Hi Tim, actually it’s the other way around, “update” has been kept since the transition from yum as an alias to the “upgrade” command. After almost two decades, I always type update, I guess when it finally goes away I’ll get used to upgrade.
I wanna test the scheduler change suggested by @FranciscoD a little bit more. I think the way I tested it previously may have hit another bug.
I know how to make the change temporarily. With regards to making it permanent, how do I do it?
I found this webpage making a suggestion, is that the way to go? Is the way to do this to permanently add elevator=mq-deadline to the GRUB kernel arguments?
P.S. The reason I want to make this change permanent is that the freeze is so infrequent that I think I need to run the different scheduler for a month or so to see if I get that specific bug or not.

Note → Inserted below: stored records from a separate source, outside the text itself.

Background: an optimization exercise with open tools, aiming at small area and a short achievable clock period. Do not read the settings as production practice. Only simulation tests tie the RTL to the original design; equivalence was not proved. The flow treats the clock pin as an ideal source. Dropping or thinning the clock tree relies on that and would not hold on a real chip. Power figures rest on the tool's default switching activity, not on a simulated workload.

==> flow/design.v <==
module commit_trace_buffer #(
  parameter int DATA_W = 32,
  parameter int REG_W  = 5,
  parameter int DEPTH  = 16,
  parameter int WRAP   = 0,
  parameter int INUM_W = 16
) (
  input  logic                      clk,
  input  logic                      rst,
  input  logic                      retire_valid,
  input  logic [DATA_W-1:0]         retire_pc,
  input  logic                      retire_halt,
  input  logic                      retire_regwrite,
  input  logic [REG_W-1:0]          retire_reg,
  input  logic [DATA_W-1:0]         retire_wdata,
  input  logic                      retire_memwrite,
  input  logic [DATA_W-1:0]         retire_memaddr,
  input  logic [DATA_W-1:0]         retire_memdata,
  output logic                      out_valid,
  input  logic                      out_ready,
  output logic [INUM_W-1:0]         out_inum,
  output logic [DATA_W-1:0]         out_pc,
  output logic [1:0]                out_kind,
  output logic [REG_W-1:0]          out_reg,
  output logic [DATA_W-1:0]         out_value,
  output logic [DATA_W-1:0]         out_addr,
  output logic [$clog2(DEPTH):0]    count,
  output logic                      overflow,
  output logic                      halted
);
  localparam int CNT_W = $clog2(DEPTH) + 1;
  localparam int MD    = DEPTH - 1;                        
  localparam int W     = INUM_W + DATA_W + 2 + 2 * DATA_W;  
  localparam logic [CNT_W-1:0] FULL_CNT = CNT_W'(DEPTH);
  logic [W-1:0]      mem [MD];
  logic [W-1:0]      head;
  logic [MD-1:0]     wp;               
  logic [MD-1:0]     wa, wf;           
  logic [MD:0]       rs;               
  logic [CNT_W-1:0]  cnt;
  logic              valid_q;          
  logic              full_q;           
  logic [INUM_W-1:0] inum_ctr;
  logic              ovf_q, halted_q;
  logic              accept, pop, store, to_mem, mem_pop, head_ld;
  logic [1:0]        new_kind;
  logic [W-1:0]      new_entry, head_nx;
  logic [MD-1:0]     rp, rp_nx, wp_nx;
  logic [MD:0]       hsel;
  logic [CNT_W-1:0]  cnt_nx;
  logic              inc, dec, valid_nx, mne_nx, full_nx;
  always_comb begin
    accept   = retire_valid & ~halted_q;
    pop      = valid_q & out_ready;
    store    = accept & (~full_q | out_ready);
    to_mem   = store & (~rs[MD] | (valid_q & ~out_ready));
    mem_pop  = pop & ~rs[MD];
    head_ld  = ~valid_q | out_ready;
    new_kind = retire_halt ? 2'd3 : retire_regwrite ? 2'd1 : retire_memwrite ? 2'd2 : 2'd0;
    new_entry = {inum_ctr, retire_pc, new_kind,
                 retire_regwrite ? retire_wdata : retire_memdata,
                 retire_regwrite ? DATA_W'(retire_reg) : retire_memaddr};
    hsel    = {rs[MD:0] & {(MD+1){head_ld}}};
    head_nx = ({W{~head_ld}} & head) | ({W{hsel[MD]}} & new_entry);
    for (int i = 0; i < MD; i++) head_nx = head_nx | ({W{hsel[i]}} & mem[i]);
    inc      = store & ~pop;
    dec      = pop & ~store;
    cnt_nx   = inc ? cnt + CNT_W'(1) : dec ? cnt - CNT_W'(1) : cnt;
    valid_nx = inc | (dec ? (cnt != CNT_W'(1)) : valid_q);
    mne_nx   = inc ? valid_q : dec ? (cnt > CNT_W'(2)) : ~rs[MD];
    full_nx  = inc ? (cnt == FULL_CNT - CNT_W'(1)) : (full_q & ~dec);
    rp     = rs[MD] ? wp : rs[MD-1:0];
    rp_nx  = mem_pop ? {rp[MD-2:0], rp[MD-1]} : rp;
    wp_nx  = to_mem  ? {wp[MD-2:0], wp[MD-1]} : wp;
  end
  always_ff @(posedge clk) begin
    if (rst) begin
      wp       <= MD'(1);
      wa       <= MD'(1);
      wf       <= '0;
      rs       <= {1'b1, MD'(0)};
      cnt      <= '0;
      valid_q  <= 1'b0;
      full_q   <= 1'b0;
      inum_ctr <= '0;
      ovf_q    <= 1'b0;
      halted_q <= 1'b0;
    end else begin
      if (accept)                      inum_ctr <= inum_ctr + INUM_W'(1);
      if (accept & retire_halt)        halted_q <= 1'b1;
      if (accept & full_q & ~out_ready) ovf_q   <= 1'b1;
      wp      <= wp_nx;
      wa      <= full_nx ? '0 : wp_nx;
      wf      <= (full_nx & ~(halted_q | (accept & retire_halt))) ? wp_nx : '0;
      rs      <= mne_nx ? {1'b0, rp_nx} : {1'b1, MD'(0)};
      cnt     <= cnt_nx;
      valid_q <= valid_nx;
      full_q  <= full_nx;
    end
  end
  always_ff @(posedge clk) begin
    for (int i = 0; i < MD; i++)
      if (wa[i] | (wf[i] & out_ready & retire_valid)) mem[i] <= new_entry;
    head <= head_nx;
  end
  assign {out_inum, out_pc, out_kind, out_value, out_addr} = head;
  assign out_reg   = head[REG_W-1:0];
  assign out_valid = valid_q;
  assign count     = cnt;
  assign overflow  = ovf_q;
  assign halted    = halted_q;
endmodule
This design comes from an exercise in tuning for small area and a short achievable clock period on the open sky130 flow, not from production work.
In this exercise RTL edits were held to simulation tests only and were not proved equivalent to the original.

==> flow/design.v (excerpt) <==
module sprite_addr_gen #(
  parameter  int N_SPRITES = 4,
  parameter  int COORD_W   = 10,
  parameter  int ADDR_W    = 20,
  parameter  int FRAME_W   = 4,
  parameter  int ANIM_DIV  = 8,
  localparam int ID_W      = (N_SPRITES > 1) ? $clog2(N_SPRITES) : 1
) (
  input  logic                           frame_Clk,
  input  logic                           Reset,
  input  logic [COORD_W-1:0]             DrawX,
  input  logic [COORD_W-1:0]             DrawY,
  input  logic                           vsync_tick,
  input  logic [N_SPRITES-1:0]           anim_enable,
  input  logic [N_SPRITES-1:0]           anim_restart,
  input  logic [N_SPRITES-1:0]           sprite_flip,
  input  logic [N_SPRITES*COORD_W-1:0]   sprite_X,
  input  logic [N_SPRITES*COORD_W-1:0]   sprite_Y,
  input  logic [N_SPRITES*COORD_W-1:0]   sprite_W,
  input  logic [N_SPRITES*COORD_W-1:0]   sprite_H,
  input  logic [N_SPRITES*ADDR_W-1:0]    base_addr,
  input  logic [N_SPRITES*FRAME_W-1:0]   frame_count,
  output logic                           sprite_on,
  output logic [ID_W-1:0]                sprite_id,
  output logic [ADDR_W-1:0]              spriteAddress,
  output logic [N_SPRITES*FRAME_W-1:0]   frame_idx
);
Size in the first run: ~330 I/O pins, ~14000 sq um of cells after synthesis.
export LEC_CHECK = 0
export ABC_AREA = 1
export CAP_MARGIN = 20
export CORE_MARGIN = 2
export CORE_UTILIZATION = 40
export SETUP_SLACK_MARGIN = 2
export SLEW_MARGIN = 20
export TNS_END_PERCENT = 5
create_clock -name core_clock -period 12.0 [get_ports {frame_Clk}]
standard.sh (not shown) runs the stock make flow with config.mk's settings and CLKGATE_MAP_FILE= SYNTH_SCRIPT=/design/flow/synth_recipe.tcl, a recipe that flattens the netlist after the stock synthesis.
==> flow/flow/run.sh <==
#!/bin/bash
# Standard ORFS layout (the standard.sh, standard synthesis unchanged), except that the
# port buffers that placement inserts on every input and output use sky130_fd_sc_hd__buf_1
# instead of the tool's default pick (clkdlybuf4s50_1, a slow delay cell).
# Each make step's full output goes to its own log in this folder; ORFS's per-step logs stay
# under orfs/logs/.
set -euo pipefail
bash standard.sh synth > synth.log 2>&1
bash standard.sh BUFFER_PORTS_ARGS="-buffer_cell sky130_fd_sc_hd__buf_1" finish > layout.log 2>&1
The first run went through all stages and came out clean.
Then changed:
CORE_UTILIZATION = 47   (was 40)
TNS_END_PERCENT = 10   (was 5)
After rerunning: The new run went through all stages and came out clean; cell count went up by 1.6%; core utilization rose by 13 points; hold slack barely changes; worst setup slack got worse by 0.21 ns; clock skew is about the same; final area rises by 7.5%.
Then changed:
CORE_UTILIZATION = 40   (was 47)
GPL_TIMING_DRIVEN = 0   (was not set)
What happened: Via count fell by 4.2%. Final area fell by 7.7%. Utilization fell by 13 points.
Then changed:
GPL_TIMING_DRIVEN = not set   (was 0)
TNS_END_PERCENT = not set   (was 10)
What happened: The new run finished clean. Global-route usage falls by 2.8 points. Routed wire length falls by 9.4%.
Then changed:
SETUP_SLACK_MARGIN = 3   (was 2)
TNS_END_PERCENT = 10   (was not set)
Worst setup slack gets worse by 0.035 ns.
Sequential share of layout area rises by 0.24 points.
First-iteration DRC count rises by about 12%.
Routed wire length rises by 4.4%.
Die area stays the same.

---

Starting RTL as in the previous note.
export LEC_CHECK = 0
export ABC_AREA = 1
export CAP_MARGIN = 20
export CORE_MARGIN = 2
export CORE_UTILIZATION = 40
export SETUP_SLACK_MARGIN = 2
export SLEW_MARGIN = 20
export TNS_END_PERCENT = 10
create_clock -name core_clock -period 12.0 [get_ports {frame_Clk}]
Scripts as last shown in full above: flow/flow/run.sh
Change:
==> flow/flow/run.sh (replaced) <==
#!/bin/bash
# Standard ORFS layout (the standard.sh, standard synthesis unchanged), except that:
#  - the port buffers that placement inserts on every input and output use
#    sky130_fd_sc_hd__buf_1 instead of the tool's default pick (clkdlybuf4s50_1);
#  - after global routing, ORFS's power-recovery step (repair_timing -recover_power)
#    downsizes gates off the critical paths.
# Each make step's full output goes to its own log in this folder; ORFS's per-step logs
# stay under orfs/logs/.
set -euo pipefail
bash standard.sh synth > synth.log 2>&1
bash standard.sh BUFFER_PORTS_ARGS="-buffer_cell sky130_fd_sc_hd__buf_1" RECOVER_POWER=100 finish > layout.log 2>&1
The changed run produced a clean layout.
Synthesized cell count is unchanged.
Routed wire length hardly moves.
Global-route usage stays the same.
Worst setup slack loses 0.36 ns.
Flip-flop and latch count is unchanged.
Die area is unchanged.
Core utilization stays flat.
Sequential share of layout area stays flat.
Maximum frequency came out lower by about 3.2%.

[separate check: timing with driven ports]
In the flow no input, the clock included, has a driving cell. The finished layouts below were timed again as built, in two steps.
Step 1 assumes that a clkbuf_16 drives the clock port and a buf_2 every other input.
Step 2 moves the port delays by t, midway between the first and last clock arrival at a register: inputs arrive t later, outputs are due t later. That takes back most of the time a late clock gives input paths.
a / b / c = ideal ports / drivers / drivers and shift; a / b = the first two.
run	t (ns)	slack for setup (ns)	hold WS [ns]	slew at the worst register clock pin (ns)
the first run of note 1	0.320	1.206 / 1.220 / 0.901	0.480 / 0.481 / 0.481	0.06 / 0.06
the second run of note 1	0.325	0.991 / 0.963 / 0.638	0.481 / 0.481 / 0.481	0.06 / 0.06
the third run of note 1	0.322	0.596 / 0.607 / 0.286	0.479 / 0.479 / 0.479	0.07 / 0.07
the fourth run of note 1	0.325	1.241 / 1.211 / 0.886	0.481 / 0.481 / 0.481	0.07 / 0.07
the fifth run of note 1	0.320	1.206 / 1.220 / 0.901	0.480 / 0.481 / 0.481	0.06 / 0.06
the first run of note 2	0.320	1.206 / 1.220 / 0.901	0.480 / 0.481 / 0.481	0.06 / 0.06
the second run of note 2	0.320	0.849 / 0.863 / 0.544	0.480 / 0.481 / 0.481	0.06 / 0.06
After both steps every run listed still meets setup and hold. The setup slack of the fourth run of note 1, which loses most, moves by -0.030 ns with the drivers and by -0.355 ns with both steps.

After doing some more searching I found that the elevator command line argument has been deprecated and removed from latest kernels. Hence the proper way to change scheduler is to add appropriate udev rules. This is described in this askfedora post that also references the relevant ArchWiki.
I have made the relevant change and verified it works. I 'll keep it around for a month to see If I don’t get freezes when opening programs or files anymore.
P.S. Note that information on the ArcchWiki may not always be appropriate for Fedora.
Unfortunately I managed to break my installation (hint: dont mix release channels) and I had to re-install. I took the opportunity to distro hop from Fedora MATE to pure Fedora so I can no longer test this. While my testing last I did not encounter any more freezes with the mq-deadline scheduler.